`src/rtl/mvus_pkg.sv`:
```
// Shared constants and types for the MPEG-1 video unit splitter.
package mvus_pkg;

    // Width of one stream byte
    localparam int BYTE_W = 8;

    // Look-ahead window: holds four bytes, the oldest at index 0
    localparam int WINDOW_DEPTH = 4;
    localparam int FILL_W       = $clog2(WINDOW_DEPTH + 1);

    // A start code found less than this many bytes into a unit is ignored
    localparam int MIN_UNIT_LEN = 4;
    localparam int OFFSET_W     = $clog2(MIN_UNIT_LEN + 1);

    // Start code bytes: 00 00 01 then one of the recognized codes
    localparam logic [BYTE_W-1:0] SC_ZERO     = 8'h00;
    localparam logic [BYTE_W-1:0] SC_ONE      = 8'h01;
    localparam logic [BYTE_W-1:0] SC_PICTURE  = 8'h00;
    localparam logic [BYTE_W-1:0] SC_SEQ_HDR  = 8'hb3;
    localparam logic [BYTE_W-1:0] SC_GOP      = 8'hb8;

    typedef logic [BYTE_W-1:0] t_byte;
    typedef t_byte t_window [WINDOW_DEPTH];

endpackage

```
`src/rtl/mvus_if.sv`:
```
// Handshake channels of the unit splitter: raw stream in, unit bytes out.
interface mvus_in_if;
    logic       valid;
    logic       ready;
    logic [7:0] stream_byte;

    modport source (output valid, output stream_byte, input ready);
    modport sink   (input valid, input stream_byte, output ready);
endinterface

interface mvus_out_if;
    logic       valid;
    logic       ready;
    logic [7:0] unit_byte;
    logic       unit_first;
    logic       unit_last;

    modport source (output valid, output unit_byte, output unit_first,
                    output unit_last, input ready);
    modport sink   (input valid, input unit_byte, input unit_first,
                    input unit_last, output ready);
endinterface

```
`src/rtl/mpeg1_video_unit_splitter.sv`:
```
// Top level of the MPEG-1 video unit splitter.
//
// Usage:
//   i_in carries the raw video elementary stream, one byte per beat.
//   o_out carries the bytes of each unit with first/last flags. A unit
//   starts at a start code 00 00 01 xx (xx = 00, B3 or B8) and ends at
//   the byte before the next one; bytes ahead of the first start code
//   are dropped. A start code less than four bytes into a unit is data.
// Latency and throughput:
//   One byte accepted per cycle unless o_out stalls. A byte comes out with
//   the beat that accepts the fourth byte after it, and is valid on o_out
//   the cycle after that edge. The rate is set by the single output
//   register; the window compare is one level of byte matching.
// Reset:
//   Fill count and unit tracking clear, the window does not; the first
//   four bytes only fill the window. The last unit is never closed: its
//   final four bytes stay in the window until more input arrives.
// Stall:
//   When o_out.ready is low with a beat pending, i_in.ready drops and the
//   window holds; nothing is lost or repeated.
module mpeg1_video_unit_splitter
    import mvus_pkg::*;
(
    input  logic               i_clk,
    input  logic               i_rst_n,
    mvus_in_if.sink            i_in,
    mvus_out_if.source         o_out
);

    t_window               r_window;
    t_window               n_window;
    logic [FILL_W-1:0]     r_fill;
    logic [FILL_W-1:0]     n_fill;
    logic                  r_inside;
    logic                  n_inside;
    logic [OFFSET_W-1:0]   r_offset;
    logic [OFFSET_W-1:0]   n_offset;
    logic                  r_out_valid;
    t_byte                 r_out_byte;
    logic                  r_out_first;
    logic                  r_out_last;

    logic                  accept;
    logic                  window_full;
    logic                  is_sc;
    logic                  emit;
    logic                  last;
    logic [OFFSET_W-1:0]   bumped_offset;

    // Take a byte whenever the output register is free or draining
    assign i_in.ready  = !r_out_valid || o_out.ready;
    assign accept      = i_in.valid && i_in.ready;
    assign window_full = (r_fill == FILL_W'(WINDOW_DEPTH));

    // Shift the new byte into the window; during fill this lands the
    // bytes in arrival order just the same
    always_comb begin
        for (int k = 0; k < WINDOW_DEPTH - 1; k++) begin
            n_window[k] = r_window[k + 1];
        end
        n_window[WINDOW_DEPTH - 1] = i_in.stream_byte;
    end

    mvus_sc_detect u_sc_detect (
        .i_window        (n_window),
        .o_is_start_code (is_sc)
    );

    // Saturating position of the leaving byte's successor within its unit
    assign bumped_offset = (r_offset >= OFFSET_W'(MIN_UNIT_LEN - 1)) ?
                           OFFSET_W'(MIN_UNIT_LEN) : r_offset + OFFSET_W'(1);

    // Unit tracking
    always_comb begin
        n_fill   = r_fill;
        n_inside = r_inside;
        n_offset = r_offset;
        last     = 1'b0;
        emit     = 1'b0;
        if (accept) begin
            if (!window_full) begin
                n_fill = r_fill + FILL_W'(1);
                if (r_fill == FILL_W'(WINDOW_DEPTH - 1) && is_sc) begin
                    n_inside = 1'b1;
                    n_offset = '0;
                end
            end else if (r_inside) begin
                emit     = 1'b1;
                n_offset = bumped_offset;
                if (bumped_offset == OFFSET_W'(MIN_UNIT_LEN) && is_sc) begin
                    last     = 1'b1;
                    n_offset = '0;
                end
            end else if (is_sc) begin
                n_inside = 1'b1;
                n_offset = '0;
            end
        end
    end

    // Control state
    always_ff @(posedge i_clk) begin
        if (!i_rst_n) begin
            r_fill      <= '0;
            r_inside    <= 1'b0;
            r_offset    <= '0;
            r_out_valid <= 1'b0;
        end else begin
            r_fill   <= n_fill;
            r_inside <= n_inside;
            r_offset <= n_offset;
            if (accept) begin
                r_out_valid <= emit;
            end else if (o_out.ready) begin
                r_out_valid <= 1'b0;
            end
        end
    end

    // Window and output payload
    always_ff @(posedge i_clk) begin
        if (accept) begin
            r_window <= n_window;
        end
        if (accept && emit) begin
            r_out_byte  <= r_window[0];
            r_out_first <= (r_offset == '0);
            r_out_last  <= last;
        end
    end

    assign o_out.valid      = r_out_valid;
    assign o_out.unit_byte  = r_out_byte;
    assign o_out.unit_first = r_out_first;
    assign o_out.unit_last  = r_out_last;

endmodule

```
`src/rtl/mvus_sc_detect.sv`:
```
// Start code matcher over the four-byte look-ahead window.
module mvus_sc_detect
    import mvus_pkg::*;
(
    input  t_window i_window,
    output logic    o_is_start_code
);

    logic prefix_hit;
    logic code_hit;

    // 00 00 01 prefix in the three oldest bytes
    assign prefix_hit = (i_window[0] == SC_ZERO) && (i_window[1] == SC_ZERO) &&
                        (i_window[2] == SC_ONE);

    // Only picture, sequence header and GOP codes open a unit
    assign code_hit = (i_window[3] == SC_PICTURE) || (i_window[3] == SC_SEQ_HDR) ||
                      (i_window[3] == SC_GOP);

    assign o_is_start_code = prefix_hit && code_hit;

endmodule
```
`src/flat_wrapper.sv`:
```
// flat-port wrapper written by rule: the top's interface ports become plain ports
module mpeg1_video_unit_splitter_flat import mvus_pkg::*;
  (i_clk, i_rst_n, i_in_valid, i_in_stream_byte, i_in_ready, o_out_valid, o_out_unit_byte, o_out_unit_first, o_out_unit_last, o_out_ready);
  mvus_in_if i_in_i ();
  mvus_out_if o_out_i ();
  input  logic i_clk;
  input  logic i_rst_n;
  input wire logic [$bits(i_in_i.valid)-1:0] i_in_valid;
  input wire logic [$bits(i_in_i.stream_byte)-1:0] i_in_stream_byte;
  output wire logic [$bits(i_in_i.ready)-1:0] i_in_ready;
  output wire logic [$bits(o_out_i.valid)-1:0] o_out_valid;
  output wire logic [$bits(o_out_i.unit_byte)-1:0] o_out_unit_byte;
  output wire logic [$bits(o_out_i.unit_first)-1:0] o_out_unit_first;
  output wire logic [$bits(o_out_i.unit_last)-1:0] o_out_unit_last;
  input wire logic [$bits(o_out_i.ready)-1:0] o_out_ready;
  assign i_in_i.valid = i_in_valid;
  assign i_in_i.stream_byte = i_in_stream_byte;
  assign i_in_ready = i_in_i.ready;
  assign o_out_valid = o_out_i.valid;
  assign o_out_unit_byte = o_out_i.unit_byte;
  assign o_out_unit_first = o_out_i.unit_first;
  assign o_out_unit_last = o_out_i.unit_last;
  assign o_out_i.ready = o_out_ready;
  mpeg1_video_unit_splitter u_core (.i_clk(i_clk), .i_rst_n(i_rst_n), .i_in(i_in_i), .o_out(o_out_i));
endmodule
```
`config.mk`:
```
export PLATFORM = sky130hd
export DESIGN_NAME = mpeg1_video_unit_splitter_flat
export DESIGN_NICKNAME = d
export VERILOG_FILES = /design/src/rtl/mvus_pkg.sv /design/src/rtl/mvus_if.sv /design/src/rtl/mpeg1_video_unit_splitter.sv /design/src/rtl/mvus_sc_detect.sv /design/src/flat_wrapper.sv
export SDC_FILE = /design/constraint.sdc
export NUM_CORES = 1
export LEC_CHECK = 0
export ABC_AREA = 1
export CAP_MARGIN = 25
export CORE_MARGIN = 2
export CORE_UTILIZATION = 44
export CTS_CLUSTER_SIZE = 16
export DETAILED_ROUTE_END_ITERATION = 6
export DONT_BUFFER_PORTS = 1
export SLEW_MARGIN = 0
export SYNTH_ARGS = -nofsm -noshare
export SYNTH_HDL_FRONTEND = slang
export SYNTH_SLANG_ARGS = --single-unit
export TNS_END_PERCENT = 10
```
`constraint.sdc`:
```
create_clock -name i_clk -period 2 [get_ports i_clk]
set_input_delay 0.3 -clock i_clk [delete_from_list [all_inputs] [get_ports i_clk]]
set_output_delay 0.3 -clock i_clk [all_outputs]
set_load 0.05 [all_outputs]
```
==> impl_metrics.csv, run 1 <==
group,metric,value,unit
setup_path,crit_buf_inv,0,
placement,dp_slack,0.4558,ns
logic_synthesis,synth_top_area_cell,"edfxtp_1",
sta,hold_viol_final,0,
detailed_routing,ant_nets,0,
grt,overflow,0,
setup_path,r2r_start,"u_core.r_offset[0]",
grt,met1_usage,11.30,%
power_and_ir_drop,cellLeakagePower,0.8072,nW
power_and_ir_drop,p_per_area,853.4,nW/um^2
grt,grt_usage,9.836,%
clocking,cts_buffers,5,
clocking,clkSlewWorstSetupHoldPaths,0.08,ns
setup_path,path_common_cell,"nand3_1",
finish,ff_latch_area,1421,um^2
sta,fmax,637.0,MHz
logic_synthesis,yosysUniqueCellTypes,22,
grt,grt_busiest_layer,"met2",
clocking,htreeDepth,2,
logic_synthesis,avgSynthCellArea,12.75,um^2
grt,grt_pass1_vias,924,
floorplan,fp.dieW,71.01,um
clocking,cts.sinks,50,
min_path,hp-class,"input port to register",
detailed_routing,drc,0,
job,drv_cap,0,
floorplan,coreArea,4354,um^2
setup_path,critPathMaxFanout,3,
sta,worst_slew_pin_slew,0.4566,ns
detailed_routing,drt_iter0_drc,33,
placement,dp_hpwl,1622,um
sta,setup-violations-final,0,
finish,nFillCells,384,
finish,final_net_count,183,
logic_synthesis,yosysSeqAreaShare,71.94,%
setup_path,endpoint_kind,"register",
finish,instances_no_fill,218,
finish,layout-drive-gt1-share,14.46,%
setup_path,critPathSlowestCell,"dfxtp_1",
logic_synthesis,ys_async_sr_fraction,0,%
grt,grtUsageMet2,15.58,%
detailed_routing,drt_first_pass_iters,4,
logic_synthesis,synth_commonest_cells,"42 x edfxtp_1, 30 x nor2_1, 20 x nand2_1",
clocking,hold_buffers,0,
floorplan,die_h,71.01,um
logic_synthesis,synth_area_leaders,"edfxtp_1 64%, dfxtp_1 8.1%, nor2_1 5.7%",
placement,dpl.cell_count,210,
logic_synthesis,synthFlopType,"edfxtp_1",
setup_path,arrival,1.76,ns
finish,multi_input_comb_area,478.0,um^2
grt,grt_max_degree,38,
setup_path,cp-start-kind,"register",
clocking,cts_resized,0,
logic_synthesis,synth_cells,155,
setup_path,critPathKind,"register to register",
setup_path,startpoint,"u_core.r_offset[0]",
sta,setup_slack,0.4302,ns
power_and_ir_drop,max-vdd-ir-drop,404.8,uV
sta,clock_skew,0.005658,ns
sta,maxSlewHeadroom,69.62,%
sta,finalCritPeriodShare,78.49,%
setup_path,critPathMaxStageDelay,0.34,ns
detailed_routing,wire_per_inst,10.25,um
min_path,min-delay-start,"i_in_stream_byte[1]",
clocking,clk_latency,0.29,ns
detailed_routing,wl,2235,um
sta,grt_setup_unrepaired,"no",
placement,gp_congestion,0.9088,
clocking,cts-root-buf,"clkbuf_8",
outcome,outcome,"completed",
logic_synthesis,yosysWarnings,0,
floorplan,die-area,5042,um^2
placement,numPortBuffers,0,
floorplan,ioPinCount,24,
floorplan,row_count,24,
setup_path,crit_required,2.19,ns
finish,diodes,0,
grt,antenna_found_initial,0,
sta,finalCriticalPeriod,1.570,ns
clocking,cts_tree,"done",
logic_synthesis,ys_ff_latch,50,
logic_synthesis,synth_top_area_share,63.84,%
detailed_routing,num_vias,990,
setup_path,path_cells,"ha_1 > ha_1 > o31ai_1 > nand3_1 > nand3_1 > nand3_1 > nand2_1 > nor2_1",
grt,grt_pass1_wl,3753,um
setup_path,crit_family,"adder cells",
logic_synthesis,synth_edf_count,42,
clocking,clock_path_buffers,2,
detailed_routing,viasPerCell,4.541,
logic_synthesis,syn-num-nets,173,
logic_synthesis,syn_area,1976,um^2
grt,grt_util_met3,4.416,%
floorplan,start_util,45.37,%
clocking,postCtsSetupBuffers,0,
sta,slew_viol_final,0,
logic_synthesis,yosys.cell_count.top_type,"edfxtp_1",
finish,syn_to_final_growth,8.550,%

───

- Task: Go through the listing above and copy each line where the string "level" appears.

- Exercise response:
// Top level of the MPEG-1 video unit splitter.
//   register; the window compare is one level of byte matching.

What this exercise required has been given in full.